What does a random crypto project do with the community?
Growing quantity versus quality, buying subscribers, adding bots, etc.
Chaotic efforts to provoke engagement for engagement: memes, contests, giveaways, random news, random AMAs, etc.
Community managers are just group admins who care mostly about keeping it clean from ads, links, and negative threads.
Founders are usually too busy to answer questions and interact with the community directly (except AMA sessions). So all the questions are forwarded to support admins who usually know just the basic information about the project and don’t have insights and strategic view.
Partnered events, AMAs and cross-marketing with as many partners as possible, hoping that it will help to increase the size of the community and not caring about the needs and interests of the existing subscribers
Posting “sterilized” announcements with only positive news, being afraid of showing weaknesses or mistakes.
What is missing for healthy community development and conversion into users?
If you’re following your favorite web3 project or building your own, tell me in the comments: how many of these fundamental marketing mistakes did you count while analyzing its growth marketing strategy?
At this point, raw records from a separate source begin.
File: src/rtl/mem_bus_arbiter.sv
// Two-master arbiter for the native valid/ready memory bus.
// One request is in flight at a time; the grant is held until the slave
// completes, the granted master aborts, or the watchdog forces completion.
// Every completion is followed by a one-cycle turnaround so the master can
// drop valid before the next arbitration.
module mem_bus_arbiter #(
  parameter bit          FIXED_PRIO     = 1'b0,
  parameter int unsigned TIMEOUT_CYCLES = 1024,
  parameter logic [31:0] TIMEOUT_RDATA  = 32'hDEAD_BEEF
) (
  input  logic        clk_i,
  input  logic        rst_i,
  input  logic        m0_valid_i,
  input  logic [31:0] m0_addr_i,
  input  logic [31:0] m0_wdata_i,
  input  logic [3:0]  m0_wstrb_i,
  output logic [31:0] m0_rdata_o,
  output logic        m0_ready_o,
  input  logic        m1_valid_i,
  input  logic [31:0] m1_addr_i,
  input  logic [31:0] m1_wdata_i,
  input  logic [3:0]  m1_wstrb_i,
  output logic [31:0] m1_rdata_o,
  output logic        m1_ready_o,
  output logic        s_valid_o,
  output logic [31:0] s_addr_o,
  output logic [31:0] s_wdata_o,
  output logic [3:0]  s_wstrb_o,
  input  logic [31:0] s_rdata_i,
  input  logic        s_ready_i,
  output logic [1:0]  grant_o,
  output logic        timeout_o
);

  // Watchdog counter only needs to reach TIMEOUT_CYCLES-1.
  localparam int unsigned    WD_W    = (TIMEOUT_CYCLES > 1) ? $clog2(TIMEOUT_CYCLES) : 1;
  localparam bit             WD_EN   = (TIMEOUT_CYCLES != 0);
  localparam logic [WD_W-1:0] WD_LAST = WD_W'(TIMEOUT_CYCLES - 1);

  typedef enum logic [1:0] {
    IDLE = 2'd0,
    BUSY = 2'd1,
    DONE = 2'd2
  } state_t;

  state_t          state_q, state_d;
  logic [1:0]      grant_q, grant_d;   // one-hot owner, bit 0 = master 0
  logic            last_q, last_d;     // 1 = master 1 completed most recently
  logic [WD_W-1:0] wd_q, wd_d;
  logic            g_valid;
  logic            wd_hit;
  logic            rdy;
  logic [31:0]     rdat;

  assign g_valid = grant_q[1] ? m1_valid_i : m0_valid_i;
  assign wd_hit  = WD_EN && (wd_q == WD_LAST);

  // Control registers: state, owner, round-robin history and watchdog.
  always_ff @(posedge clk_i) begin
    if (rst_i) begin
      state_q <= IDLE;
      grant_q <= 2'b00;
      last_q  <= 1'b1;
      wd_q    <= '0;
    end else begin
      state_q <= state_d;
      grant_q <= grant_d;
      last_q  <= last_d;
      wd_q    <= wd_d;
    end
  end

  // Arbitration, bus muxing, completion routing and watchdog next-state.
  always_comb begin
    state_d   = state_q;
    grant_d   = grant_q;
    last_d    = last_q;
    wd_d      = wd_q;
    s_valid_o = 1'b0;
    s_addr_o  = '0;
    s_wdata_o = '0;
    s_wstrb_o = '0;
    grant_o   = 2'b00;
    timeout_o = 1'b0;
    rdy       = 1'b0;
    rdat      = '0;

    unique case (state_q)
      IDLE: begin
        wd_d = '0;
        if (m0_valid_i && m1_valid_i) begin
          // Contended: master 0 under fixed priority, else whoever did not go last.
          grant_d = (FIXED_PRIO || last_q) ? 2'b01 : 2'b10;
          state_d = BUSY;
        end else if (m0_valid_i) begin
          grant_d = 2'b01;
          state_d = BUSY;
        end else if (m1_valid_i) begin
          grant_d = 2'b10;
          state_d = BUSY;
        end
      end
      BUSY: begin
        grant_o   = grant_q;
        s_valid_o = g_valid;
        s_addr_o  = grant_q[1] ? m1_addr_i  : m0_addr_i;
        s_wdata_o = grant_q[1] ? m1_wdata_i : m0_wdata_i;
        s_wstrb_o = grant_q[1] ? m1_wstrb_i : m0_wstrb_i;
        if (!g_valid) begin
          // Master withdrew its request: release the bus silently.
          state_d = IDLE;
          grant_d = 2'b00;
          wd_d    = '0;
        end else if (s_ready_i) begin
          rdy     = 1'b1;
          rdat    = s_rdata_i;
          last_d  = grant_q[1];
          state_d = DONE;
        end else if (wd_hit) begin
          // Hung slave: withdraw the request and complete with a marker value.
          s_valid_o = 1'b0;
          timeout_o = 1'b1;
          rdy       = 1'b1;
          rdat      = TIMEOUT_RDATA;
          last_d    = grant_q[1];
          state_d   = DONE;
        end else if (WD_EN) begin
          wd_d = wd_q + 1'b1;
        end
      end
      DONE: begin
        grant_d = 2'b00;
        wd_d    = '0;
        state_d = IDLE;
      end
      default: begin
        grant_d = 2'b00;
        wd_d    = '0;
        state_d = IDLE;
      end
    endcase

    m0_ready_o = rdy & grant_q[0];
    m1_ready_o = rdy & grant_q[1];
    m0_rdata_o = (rdy & grant_q[0]) ? rdat : '0;
    m1_rdata_o = (rdy & grant_q[1]) ? rdat : '0;
  end

endmodule
<file path="src/rtl/isp_pkg.sv">
// Shared constants and arithmetic helpers for the ISP pixel stages.
package isp_pkg;

  // Pixel latency from in_* to out_* in clock cycles.
  localparam int ISP_WB_LAT = 3;

  // Unity gain in the default Q4.8 gain format.
  localparam int ISP_UNITY_GAIN_Q8 = 256;

  // Unity gain for an arbitrary number of fractional bits.
  function automatic logic [31:0] isp_unity(input int frac);
    return 32'd1 << frac;
  endfunction

  // Round-half-up a fixed-point product by frac bits, then clamp to an unsigned bits-wide result.
  function automatic logic [31:0] isp_round_sat(input logic [31:0] p, input int frac, input int bits);
    logic [31:0] rnd;
    logic [31:0] q;
    logic [31:0] maxv;
    rnd  = (frac > 0) ? (32'd1 << (frac - 1)) : 32'd0;
    q    = (p + rnd) >> frac;
    maxv = (32'd1 << bits) - 32'd1;
    return (q > maxv) ? maxv : q;
  endfunction

endpackage

</file>
<file path="src/rtl/isp_wb_chan.sv">
// One colour channel of the white-balance pipe: black-level subtract, gain, round/saturate.
// Active settings are latched with the pixel at S1 and travel with it, so a commit never
// affects pixels already in flight.
module isp_wb_chan
  import isp_pkg::*;
#(
  parameter int BITS      = 8,
  parameter int GAIN_BITS = 12,
  parameter int GAIN_FRAC = 8
) (
  input  logic                 pclk,
  input  logic                 rst,
  input  logic [BITS-1:0]      i_pix,
  input  logic [BITS-1:0]      i_blc,
  input  logic [GAIN_BITS-1:0] i_gain,
  input  logic                 i_bypass,
  input  logic                 i_href_s2,
  output logic [BITS-1:0]      o_pix
);

  localparam int PW = BITS + GAIN_BITS;

  logic [BITS-1:0]      r_c;
  logic [BITS-1:0]      r_raw1;
  logic [GAIN_BITS-1:0] r_gain1;
  logic                 r_byp1;

  logic [PW-1:0]        r_p;
  logic [BITS-1:0]      r_raw2;
  logic                 r_byp2;

  logic [BITS-1:0]      r_out;

  // S1: clamp-at-zero black level subtraction, capture the settings for this pixel.
  always_ff @(posedge pclk) begin
    if (rst) begin
      r_c     <= '0;
      r_raw1  <= '0;
      r_gain1 <= '0;
      r_byp1  <= 1'b0;
    end else begin
      r_c     <= (i_pix > i_blc) ? (i_pix - i_blc) : '0;
      r_raw1  <= i_pix;
      r_gain1 <= i_gain;
      r_byp1  <= i_bypass;
    end
  end

  // S2: full-precision unsigned product.
  always_ff @(posedge pclk) begin
    if (rst) begin
      r_p    <= '0;
      r_raw2 <= '0;
      r_byp2 <= 1'b0;
    end else begin
      r_p    <= {{GAIN_BITS{1'b0}}, r_c} * {{BITS{1'b0}}, r_gain1};
      r_raw2 <= r_raw1;
      r_byp2 <= r_byp1;
    end
  end

  // S3: round and saturate, or pass the raw pixel in bypass; blank outside the active line.
  always_ff @(posedge pclk) begin
    if (rst) begin
      r_out <= '0;
    end else if (!i_href_s2) begin
      r_out <= '0;
    end else if (r_byp2) begin
      r_out <= r_raw2;
    end else begin
      r_out <= BITS'(isp_round_sat(32'(r_p), GAIN_FRAC, BITS));
    end
  end

  assign o_pix = r_out;

endmodule

</file>
<file path="src/rtl/isp_wb_gain.sv">
// White-balance stage: shadowed configuration committed at frame start, three channel pipes,
// sync delay line and per-frame saturating R/G/B statistics for the AWB firmware.
module isp_wb_gain
  import isp_pkg::*;
#(
  parameter int BITS      = 8,
  parameter int GAIN_BITS = 12,
  parameter int GAIN_FRAC = 8,
  parameter int ACC_BITS  = 32
) (
  input  logic                 pclk,
  input  logic                 rst,
  input  logic [GAIN_BITS-1:0] cfg_gain_r,
  input  logic [GAIN_BITS-1:0] cfg_gain_g,
  input  logic [GAIN_BITS-1:0] cfg_gain_b,
  input  logic [BITS-1:0]      cfg_blc,
  input  logic                 cfg_bypass,
  input  logic                 cfg_update,
  output logic                 cfg_pending,
  input  logic                 in_href,
  input  logic                 in_vsync,
  input  logic [BITS-1:0]      in_r,
  input  logic [BITS-1:0]      in_g,
  input  logic [BITS-1:0]      in_b,
  output logic                 out_href,
  output logic                 out_vsync,
  output logic [BITS-1:0]      out_r,
  output logic [BITS-1:0]      out_g,
  output logic [BITS-1:0]      out_b,
  output logic [ACC_BITS-1:0]  stat_r,
  output logic [ACC_BITS-1:0]  stat_g,
  output logic [ACC_BITS-1:0]  stat_b,
  output logic                 stat_valid
);

  localparam logic [GAIN_BITS-1:0] UNITY = GAIN_BITS'(isp_unity(GAIN_FRAC));

  // Saturating accumulate; the statistic pins at full scale instead of wrapping.
  function automatic logic [ACC_BITS-1:0] sat_add(input logic [ACC_BITS-1:0] a,
                                                  input logic [BITS-1:0]     b);
    logic [ACC_BITS:0] s;
    s = {1'b0, a} + {{(ACC_BITS + 1 - BITS){1'b0}}, b};
    return s[ACC_BITS] ? '1 : s[ACC_BITS-1:0];
  endfunction

  logic                  r_vs_d;
  logic                  r_pending;
  logic [GAIN_BITS-1:0]  r_gain [3];
  logic [BITS-1:0]       r_blc;
  logic                  r_bypass;

  logic [ISP_WB_LAT-1:0] r_href_d;
  logic [ISP_WB_LAT-1:0] r_vs_pipe;

  logic                  r_ovs_d;
  logic [ACC_BITS-1:0]   r_acc  [3];
  logic [ACC_BITS-1:0]   r_stat [3];
  logic                  r_stat_vld;

  logic                  w_edge;
  logic                  w_commit;
  logic                  w_oedge;
  logic [BITS-1:0]       w_in       [3];
  logic [GAIN_BITS-1:0]  w_cfg_gain [3];
  logic [BITS-1:0]       w_pix      [3];

  assign w_in[0]       = in_r;
  assign w_in[1]       = in_g;
  assign w_in[2]       = in_b;
  assign w_cfg_gain[0] = cfg_gain_r;
  assign w_cfg_gain[1] = cfg_gain_g;
  assign w_cfg_gain[2] = cfg_gain_b;

  // A commit happens on a frame edge if armed earlier or armed on that very cycle.
  assign w_edge   = in_vsync & ~r_vs_d;
  assign w_commit = w_edge & (r_pending | cfg_update);

  // Shadow configuration: arm on cfg_update, copy staged values at the frame boundary.
  always_ff @(posedge pclk) begin
    if (rst) begin
      r_vs_d    <= 1'b0;
      r_pending <= 1'b0;
      r_blc     <= '0;
      r_bypass  <= 1'b0;
      for (int i = 0; i < 3; i++) r_gain[i] <= UNITY;
    end else begin
      r_vs_d    <= in_vsync;
      r_pending <= w_edge ? 1'b0 : (r_pending | cfg_update);
      if (w_commit) begin
        r_blc    <= cfg_blc;
        r_bypass <= cfg_bypass;
        for (int i = 0; i < 3; i++) r_gain[i] <= w_cfg_gain[i];
      end
    end
  end

  // Sync delay line matching the pixel pipe depth.
  always_ff @(posedge pclk) begin
    if (rst) begin
      r_href_d  <= '0;
      r_vs_pipe <= '0;
    end else begin
      r_href_d  <= {r_href_d[ISP_WB_LAT-2:0], in_href};
      r_vs_pipe <= {r_vs_pipe[ISP_WB_LAT-2:0], in_vsync};
    end
  end

  for (genvar i = 0; i < 3; i++) begin : g_chan
    isp_wb_chan #(
      .BITS      (BITS),
      .GAIN_BITS (GAIN_BITS),
      .GAIN_FRAC (GAIN_FRAC)
    ) u_chan (
      .pclk      (pclk),
      .rst       (rst),
      .i_pix     (w_in[i]),
      .i_blc     (r_blc),
      .i_gain    (r_gain[i]),
      .i_bypass  (r_bypass),
      .i_href_s2 (r_href_d[ISP_WB_LAT-2]),
      .o_pix     (w_pix[i])
    );
  end

  assign out_href  = r_href_d[ISP_WB_LAT-1];
  assign out_vsync = r_vs_pipe[ISP_WB_LAT-1];
  assign out_r     = w_pix[0];
  assign out_g     = w_pix[1];
  assign out_b     = w_pix[2];

  // Frame edge as seen at the output side of the pipe.
  assign w_oedge = out_vsync & ~r_ovs_d;

  // Statistics: accumulate output pixels, publish and restart on each output frame edge.
  // A pixel coincident with the edge starts the new frame's sum.
  always_ff @(posedge pclk) begin
    if (rst) begin
      r_ovs_d    <= 1'b0;
      r_stat_vld <= 1'b0;
      for (int i = 0; i < 3; i++) begin
        r_acc[i]  <= '0;
        r_stat[i] <= '0;
      end
    end else begin
      r_ovs_d    <= out_vsync;
      r_stat_vld <= w_oedge;
      for (int i = 0; i < 3; i++) begin
        if (w_oedge) begin
          r_stat[i] <= r_acc[i];
          r_acc[i]  <= out_href ? ACC_BITS'(w_pix[i]) : '0;
        end else if (out_href) begin
          r_acc[i]  <= sat_add(r_acc[i], w_pix[i]);
        end
      end
    end
  end

  assign cfg_pending = r_pending;
  assign stat_r      = r_stat[0];
  assign stat_g      = r_stat[1];
  assign stat_b      = r_stat[2];
  assign stat_valid  = r_stat_vld;

endmodule

</file>
### config.mk
export PLATFORM = sky130hd
export DESIGN_NAME = axis_skid_register
export DESIGN_NICKNAME = d
export VERILOG_FILES = /design/src/rtl/axis_skid_register.sv
export SDC_FILE = /design/constraint.sdc
export NUM_CORES = 1
export LEC_CHECK = 0
export ABC_CLOCK_PERIOD_IN_PS = 1800
export BUFFER_PORTS_ARGS = -buffer_cell sky130_fd_sc_hd__buf_4
export CELL_PAD_IN_SITES_DETAIL_PLACEMENT = 1
export CELL_PAD_IN_SITES_GLOBAL_PLACEMENT = 2
export CORE_MARGIN = 3
export CORE_UTILIZATION = 31
export DETAILED_ROUTE_END_ITERATION = 8
export PLACE_DENSITY = 0.69
export SLEW_MARGIN = 15
export SYNTH_ARGS = -nofsm -noshare
export SYNTH_HDL_FRONTEND = slang
export SYNTH_SLANG_ARGS = --single-unit
### constraint.sdc
create_clock -name clk -period 1.8 [get_ports clk]
set_clock_uncertainty 0.15 [all_clocks]
set_input_delay 0.09 -clock clk [delete_from_list [all_inputs] [get_ports clk]]
set_output_delay 0.09 -clock clk [all_outputs]
set_load 0.1 [all_outputs]
### src/rtl/axis_skid_register.sv
// AXI-Stream register slice with a two-entry skid buffer: both tvalid and tready
// leave from flops, so neither the forward nor the backward path is combinational.
module axis_skid_register #(
    parameter int AXIS_BYTES     = 1,
    parameter int AXIS_USER_BITS = 1
) (
    input  logic                      clk,
    input  logic                      sresetn,
    output logic                      axis_i_tready,
    input  logic                      axis_i_tvalid,
    input  logic                      axis_i_tlast,
    input  logic [AXIS_BYTES*8-1:0]   axis_i_tdata,
    input  logic [AXIS_USER_BITS-1:0] axis_i_tuser,
    input  logic                      axis_o_tready,
    output logic                      axis_o_tvalid,
    output logic                      axis_o_tlast,
    output logic [AXIS_BYTES*8-1:0]   axis_o_tdata,
    output logic [AXIS_USER_BITS-1:0] axis_o_tuser
);

    localparam int DATA_W = AXIS_BYTES * 8;
    localparam int BEAT_W = 1 + AXIS_USER_BITS + DATA_W;

    typedef enum logic [1:0] {
        EMPTY = 2'd0,
        BUSY  = 2'd1,
        FULL  = 2'd2
    } state_t;

    state_t            state_p1;
    state_t            next_state;
    logic              in_hs;
    logic              out_hs;
    logic              load_out_in;
    logic              load_out_skid;
    logic              load_skid;
    logic [BEAT_W-1:0] in_beat;
    logic [BEAT_W-1:0] out_beat_p1;
    logic [BEAT_W-1:0] skid_beat_p1;

    assign in_beat = {axis_i_tlast, axis_i_tuser, axis_i_tdata};
    assign in_hs   = axis_i_tvalid & axis_i_tready;
    assign out_hs  = axis_o_tvalid & axis_o_tready;

    // Stage p1 control: state plus the two handshake flops derived from next_state
    always_ff @(posedge clk) begin
        if (!sresetn) begin
            state_p1      <= EMPTY;
            axis_o_tvalid <= 1'b0;
            axis_i_tready <= 1'b0;
        end else begin
            state_p1      <= next_state;
            axis_o_tvalid <= (next_state != EMPTY);
            axis_i_tready <= (next_state != FULL);
        end
    end

    always_comb begin
        next_state = state_p1;
        unique case (state_p1)
            EMPTY: begin
                if (in_hs) next_state = BUSY;
            end
            BUSY: begin
                if (in_hs && !out_hs)      next_state = FULL;
                else if (!in_hs && out_hs) next_state = EMPTY;
            end
            FULL: begin
                if (out_hs) next_state = BUSY;
            end
            default: next_state = EMPTY;
        endcase
    end

    // Data-path load enables; in FULL tready is low so only the skid drains into OUT
    always_comb begin
        load_out_in   = 1'b0;
        load_out_skid = 1'b0;
        load_skid     = 1'b0;
        unique case (state_p1)
            EMPTY: begin
                load_out_in = in_hs;
            end
            BUSY: begin
                load_out_in = in_hs & out_hs;
                load_skid   = in_hs & ~out_hs;
            end
            FULL: begin
                load_out_skid = out_hs;
            end
            default: begin
                load_out_in = 1'b0;
            end
        endcase
    end

    // Stage p1 data: OUT and SKID registers, deliberately not reset
    always_ff @(posedge clk) begin
        if (load_out_in) begin
            out_beat_p1 <= in_beat;
        end else if (load_out_skid) begin
            out_beat_p1 <= skid_beat_p1;
        end
        if (load_skid) begin
            skid_beat_p1 <= in_beat;
        end
    end

    assign {axis_o_tlast, axis_o_tuser, axis_o_tdata} = out_beat_p1;

endmodule

-- Word level (Yosys, flattened, before mapping)
Index checks and enable logic that the tools add are counted.
- output and inout port bits: 12
- bits in registers: 24
- bits of input ports: 14
- logic and storage cells: 30
- eq/ne operators: 3
- reduce and logical (&&, ||, !) cells: 7
- muxes and demuxes: 10
- bitwise operators: 5
- operators with widths (operator ; count):
    $mux W10 ; 2
    $mux W2 ; 4
    $pmux W2 S3 ; 1
    $and A1 B1 Y1 ; 4
    $reduce_bool A2 Y1 ; 2
    $eq A2 B1 Y1 const B ; 1
    $eq A2 B2 Y1 const B ; 1
    $logic_and A1 B1 Y1 ; 2
    $logic_not A1 Y1 ; 2
    $logic_not A2 Y1 ; 1
    $mux W1 ; 2
    $ne A2 B2 Y1 const B ; 1
    $pmux W1 S2 ; 1
    $not A1 Y1 ; 1

-- Longest topological paths before layout
- depth in word-level cells: 7
- mapped depth: 4
- mapped depth without buffers: 3

-- Worst setup path before layout
Ideal clock, no wire load.
- path kind: reg-to-reg
- from: register axis_i_tready
- to: register skid_beat_p1[0], enable pin
- slack: -0.678 ns
- required time: 1.260 ns
- stages on the path, launching flop included: 3
- clock period less this slack: 2.478 ns
- library setup time: 0.390 ns
- path buffers: 0
- data arrival time: 1.938 ns
- path through: dfxtp_1 > nand2_1 > nor3_1
- longest elaborated chain between the ends: 3
- ends and longest elaborated chain (element ; line ; text):
    start: declaration ; 9 ; output logic axis_i_tready,
    start signal: assignment ; 54 ; axis_i_tready <= (next_state != FULL);
    $and A1 B1 Y1 ; 42 ; assign in_hs = axis_i_tvalid & axis_i_tready;
    $and A1 B1 Y1 ; 86 ; load_skid = in_hs & ~out_hs;
    $mux W1 ; 80 ; unique case (state_p1)
    net load_skid ; 36 ; logic load_skid;
    end signal: assignment ; 105 ; skid_beat_p1 <= in_beat;
    end: declaration ; 39 ; logic [BEAT_W-1:0] skid_beat_p1;
The timed path passes the listed nets, and every way through them passes these cells.
A chain may end at the register's enable or synchronous reset.

-- Final worst setup path
- from: register axis_i_tready
- to: register out_beat_p1[0], data pin
- longest elaborated chain between the ends: 4
- ends and longest elaborated chain (element ; line ; text):
    $and A1 B1 Y1 * ; 42 ;
    $and A1 B1 Y1 ; 85 ; load_out_in = in_hs & out_hs;
    $pmux W1 S2 * ; 80 ;
    $mux W10 * ; 99 ; if (load_out_in) begin
    end signal: assignment ; 100 ; out_beat_p1 <= in_beat;
    end signal: assignment ; 102 ; out_beat_p1 <= skid_beat_p1;
    end: declaration ; 38 ; logic [BEAT_W-1:0] out_beat_p1;
Every way passes the cells marked *; elsewhere a longest branch is shown, timed or not.

==> impl_metrics.ini <==
[run_status]
status = completed

[global_route]
pin_count_of_the_biggest_net_entering_global_routing = 14
initial_antenna_violation_count = 0
grt_first_pass_wirelength_um = 2950
grtUsageTotal = 0.115
global_route.overflow_total = 0
grt_pass1_vias = 640

[layout]
multi_input_area_um2 = 244
design_area_mm2 = 0.00133
fillerInstances = 283
area_growth_pct = 44.1
layout.nets = 111
post_route_cells_drive_above_1_share = 0.531
finalCoreUtilization = 0.475
diodes = 0
register_area_um2 = 688

[logic_synthesis]
yosys.area.top_type = sky130_fd_sc_hd__edfxtp_1
postSynth.topFlopCell = sky130_fd_sc_hd__edfxtp_1
postSynthNetCount = 67
top_cells_by_area_synth = sky130_fd_sc_hd__edfxtp_1, sky130_fd_sc_hd__mux2_2, sky130_fd_sc_hd__dfxtp_1
synth_cells = 53
yosys.cell_types.count = 20
yosysSeqAreaShare = 0.736
yosys_warnings = 0
synth_top_cells_by_count = sky130_fd_sc_hd__edfxtp_1, sky130_fd_sc_hd__mux2_2, sky130_fd_sc_hd__dfxtp_1
synth.top_cell.area_share = 0.650
syn-cell-area_um2 = 925
post_synth.cell_area_avg_um2 = 17.4
post-synth-top-count-cell = sky130_fd_sc_hd__edfxtp_1
async_reset_ff_frac = 0
postSynthRegisterBits = 24
synth_enable_flop_cells = 20

[drt]
finalWirelength_um = 1820
drt-pass1-iter-count = 4
dr_wl_met2_um = 915
dr.first_iter.drc_count = 12
number_of_nets_with_antenna_violations_after_detailed_routing = 0
highest-signal-layer = met4
detailroute.wirelength.met3_um = 102
routed_wire_length_per_instance_um = 14.3
detail_route.drc_violations = 0
vias_per_cell = 4.76
drt-met1-wl_um = 775
route.vias.total = 605

[worst_setup_path]
worstPathRequired_ns = 1.72
path_cells = nand2_2, a211oi_2, buf_4, mux2_2
cp.buffers_inverters = 1
timing.setup.critical_path_class = reg2reg
worst-path-max-fanout = 6
cp_data_arrival_time_ns = 1.55
crit_path_end_kind = flip-flop
critPathTopFamily = flip-flops
start_kind = flip-flop
critical-path-max-stage-delay_ns = 0.39
cp_slowest_cell = sky130_fd_sc_hd__dfxtp_4

[cts]
clock_latency_late_sink_ns = 0.31
tritoncts.num_buffers = 3
cts-root-to-sink-buffers = 2
clkSinkCount = 24
cts_max_level = 1
cts.clk_slew.worst_paths_ns = 0.12
post_cts_resized = 0
cts_tree = done
clock_root_buffer = sky130_fd_sc_hd__clkbuf_4

[power]
worst_ir_drop_vdd_mv = 0.305
internal_power_component_mw = 0.802
comb_power_share = 0.227
power_leakage_nw = 0.508
p_switching_mw = 0.336
power_mw = 1.14
seqPwrFrac = 0.566
power_density_mw_per_mm2 = 854
clkPwrFrac = 0.207
p_sw_frac = 0.295

[floorplan]
initial_core_util = 0.330
top_level_ports = 26
die_height_um = 60.6
floorplan.die_area_mm2 = 0.00367
std_cell_rows = 19
area_of_the_core_mm2 = 0.00281
die_width_um = 60.6

[timing]
tns_ns = 0
worst_slew_pin_slew_ns = 0.278
final_min_period_over_clock_period = 0.902
maxClockFrequency_mhz = 616
final_period_minus_worst_setup_slack_ns = 1.62
slew_viol_final = 0
finalSetupViolations = 0
hold_viol = 0
timing.max_slew.rel_slack = 0.813
setup_repair_after_global_routing_missed_its_margin = false

[hold_path]
holdCritPathClass = in2reg

[place]
routabilityCongestion = 0.738
post_dp_cell_area_mm2 = 0.00120
placement.io_buffers = 25
dp.final_hpwl_um = 1280

[flow_run]
cap_violations = 0
==> cells in the final DEF (no fill, tap or decap), types with 2 or more instances in the layout <==
cell and instances:
sky130_fd_sc_hd__dlygate4sd3_1 11, sky130_fd_sc_hd__mux2_2 10, sky130_fd_sc_hd__clkbuf_4 3, sky130_fd_sc_hd__edfxtp_1 20, sky130_fd_sc_hd__nand2_1 2, sky130_fd_sc_hd__dfxtp_4 2
sky130_fd_sc_hd__dfxtp_1 2, sky130_fd_sc_hd__buf_4 30
==> layout make-up <==
cell class / instances / share of cell area
Sequential cell: 24 / 0.516
Timing Repair Buffer: 41 / 0.252
Multi-Input combinational cell: 27 / 0.183
Tap cell: 31 / 0.0291
Clock buffer: 3 / 0.0169
Clock inverter: 1 / 0.00282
Let’s be straight: I didn’t invent the wheel here. All described above is being implemented by the majority of successful tech startups from outside the blockchain world. But this is where I see the crucial problem: once we see a promising web3 or crypto startup, it will most probably ignore the “traditional” growth marketing logic, sacrificing it for commonly used crypto marketing tactics. It can even work well in the short term and in a hype market.
Fundamentally, in a long run, it only widens the gap between the project and the mass audience and doesn’t let web3 products expand over the close circle of crypto believers, and a bigger circle of crypto speculators and enter the real-world traction. Maybe it’s time now to understand it and start fixing these gaps.